> Task
Among the entries that follow, some lines contain the word "count". Show all of them.

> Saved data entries
- - - - -
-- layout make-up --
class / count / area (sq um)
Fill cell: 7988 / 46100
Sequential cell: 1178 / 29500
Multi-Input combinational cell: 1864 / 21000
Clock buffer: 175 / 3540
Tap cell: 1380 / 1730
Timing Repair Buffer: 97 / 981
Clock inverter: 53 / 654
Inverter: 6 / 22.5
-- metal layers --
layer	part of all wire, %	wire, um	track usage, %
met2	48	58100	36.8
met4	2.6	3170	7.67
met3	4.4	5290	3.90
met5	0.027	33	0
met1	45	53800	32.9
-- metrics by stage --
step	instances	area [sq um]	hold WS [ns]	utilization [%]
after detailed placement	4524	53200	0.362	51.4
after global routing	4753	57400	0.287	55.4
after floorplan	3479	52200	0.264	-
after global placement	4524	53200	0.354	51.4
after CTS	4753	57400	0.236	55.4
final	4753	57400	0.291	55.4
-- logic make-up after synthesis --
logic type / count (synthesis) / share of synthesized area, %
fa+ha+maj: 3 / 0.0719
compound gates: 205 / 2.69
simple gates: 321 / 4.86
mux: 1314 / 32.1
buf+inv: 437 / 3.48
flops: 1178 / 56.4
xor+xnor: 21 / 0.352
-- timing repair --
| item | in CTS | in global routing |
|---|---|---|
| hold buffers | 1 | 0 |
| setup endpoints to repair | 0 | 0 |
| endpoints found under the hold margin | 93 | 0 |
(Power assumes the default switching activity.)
$ cat config.mk
export PLATFORM = sky130hd
export DESIGN_NAME = fetch_stage
export DESIGN_NICKNAME = d
export VERILOG_FILES = /design/src/rtl/fetch_stage.sv
export SDC_FILE = /design/constraint.sdc
export NUM_CORES = 1
export LEC_CHECK = 0
export ABC_AREA = 1
export CAP_MARGIN = 20
export CORE_MARGIN = 4
export CORE_UTILIZATION = 30
export CTS_CLUSTER_DIAMETER = 80
export CTS_CLUSTER_SIZE = 40
export DETAILED_ROUTE_END_ITERATION = 10
export GPL_TIMING_DRIVEN = 0
export HOLD_SLACK_MARGIN = 0.1
export REMOVE_ABC_BUFFERS = 1
export SYNTH_ARGS = -nofsm -noshare
export SYNTH_HDL_FRONTEND = slang
export SYNTH_SLANG_ARGS = --single-unit
$ cat constraint.sdc
create_clock -name clk -period 2.15 [get_ports clk]
set_input_delay 0.5375 -clock clk [delete_from_list [all_inputs] [get_ports clk]]
set_output_delay 0.5375 -clock clk [all_outputs]
set_load 0.005 [all_outputs]
### src/rtl/morra_cinese_param.sv
// Parametrised two-player rock-paper-scissors engine: plays one manche per cycle,
// tracks the score difference and declares the game on lead or on the per-game manche limit.
module morra_cinese_param #(
  parameter int  MIN_MANCHE = 4,
  parameter int  CFG_W      = 4,
  parameter int  LEAD       = 2,
  parameter int  NO_REPEAT  = 1,
  localparam int CNT_W      = $clog2(MIN_MANCHE + 2**CFG_W + 1)
) (
  input  logic             clk,
  input  logic             rst,
  input  logic             INIZIA,
  input  logic [CFG_W-1:0] CFG,
  input  logic [1:0]       PRIMO,
  input  logic [1:0]       SECONDO,
  output logic [1:0]       MANCHE,
  output logic [1:0]       PARTITA,
  output logic [CNT_W-1:0] NUM_MANCHE
);

  // One extra bit so the signed difference covers +/- the largest manche limit.
  localparam int DW = CNT_W + 1;

  localparam logic [1:0] S_IDLE = 2'd0;
  localparam logic [1:0] S_PLAY = 2'd1;
  localparam logic [1:0] S_END  = 2'd2;

  localparam logic [1:0] R_NONE = 2'b00;
  localparam logic [1:0] R_P1   = 2'b01;
  localparam logic [1:0] R_P2   = 2'b10;
  localparam logic [1:0] R_DRAW = 2'b11;

  localparam logic [CNT_W-1:0] MIN_V  = CNT_W'(MIN_MANCHE);
  localparam logic [DW-1:0]    LEAD_V = DW'(LEAD);

  logic [1:0]              state_reg, state_next;
  logic [CNT_W-1:0]        maxm_reg, maxm_next;
  logic [CNT_W-1:0]        num_reg, num_next;
  logic signed [DW-1:0]    diff_reg, diff_next;
  logic [1:0]              last_win_reg, last_win_next;
  logic [1:0]              win_move_reg, win_move_next;
  logic [1:0]              manche_reg, manche_next;
  logic [1:0]              partita_reg, partita_next;

  logic [1:0]              result;
  logic                    banned;
  logic                    valid;
  logic [CNT_W-1:0]        num_upd;
  logic signed [DW-1:0]    diff_upd;
  logic [DW-1:0]           diff_mag;
  logic [1:0]              sign_result;
  logic                    lead_hit;
  logic                    max_hit;

  always_comb begin
    if (PRIMO == SECONDO) begin
      result = R_DRAW;
    end else if ((PRIMO == 2'b01 && SECONDO == 2'b11) ||
                 (PRIMO == 2'b11 && SECONDO == 2'b10) ||
                 (PRIMO == 2'b10 && SECONDO == 2'b01)) begin
      result = R_P1;
    end else begin
      result = R_P2;
    end
  end

  // Only the previous winner is restricted, and only to the move they won with.
  assign banned = (NO_REPEAT != 0) &&
                  ((last_win_reg == R_P1 && PRIMO   == win_move_reg) ||
                   (last_win_reg == R_P2 && SECONDO == win_move_reg));
  assign valid  = (PRIMO != 2'b00) && (SECONDO != 2'b00) && !banned;

  assign num_upd = num_reg + CNT_W'(1);

  always_comb begin
    diff_upd = diff_reg;
    if (result == R_P1) begin
      diff_upd = diff_reg + DW'(1);
    end else if (result == R_P2) begin
      diff_upd = diff_reg - DW'(1);
    end
  end

  assign diff_mag    = diff_upd[DW-1] ? (~diff_upd + DW'(1)) : diff_upd;
  assign sign_result = (diff_upd == '0) ? R_DRAW : (diff_upd[DW-1] ? R_P2 : R_P1);
  assign lead_hit    = (num_upd >= MIN_V) && (diff_mag >= LEAD_V);
  assign max_hit     = (num_upd == maxm_reg);

  always_comb begin
    state_next    = state_reg;
    maxm_next     = maxm_reg;
    num_next      = num_reg;
    diff_next     = diff_reg;
    last_win_next = last_win_reg;
    win_move_next = win_move_reg;
    manche_next   = R_NONE;
    partita_next  = partita_reg;
    if (INIZIA) begin
      state_next    = S_PLAY;
      maxm_next     = MIN_V + CNT_W'(CFG);
      num_next      = '0;
      diff_next     = '0;
      last_win_next = R_NONE;
      win_move_next = 2'b00;
      partita_next  = R_NONE;
    end else if (state_reg == S_PLAY && valid) begin
      manche_next = result;
      num_next    = num_upd;
      diff_next   = diff_upd;
      if (result == R_DRAW) begin
        last_win_next = R_NONE;
        win_move_next = 2'b00;
      end else begin
        last_win_next = result;
        win_move_next = (result == R_P1) ? PRIMO : SECONDO;
      end
      if (lead_hit || max_hit) begin
        partita_next = sign_result;
        state_next   = S_END;
      end
    end
  end

  always_ff @(posedge clk) begin
    if (rst) begin
      state_reg    <= S_IDLE;
      maxm_reg     <= '0;
      num_reg      <= '0;
      diff_reg     <= '0;
      last_win_reg <= R_NONE;
      win_move_reg <= 2'b00;
      manche_reg   <= R_NONE;
      partita_reg  <= R_NONE;
    end else begin
      state_reg    <= state_next;
      maxm_reg     <= maxm_next;
      num_reg      <= num_next;
      diff_reg     <= diff_next;
      last_win_reg <= last_win_next;
      win_move_reg <= win_move_next;
      manche_reg   <= manche_next;
      partita_reg  <= partita_next;
    end
  end

  assign MANCHE     = manche_reg;
  assign PARTITA    = partita_reg;
  assign NUM_MANCHE = num_reg;

endmodule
- - - - -
> Answer box
class / count / area (sq um)
logic type / count (synthesis) / share of synthesized area, %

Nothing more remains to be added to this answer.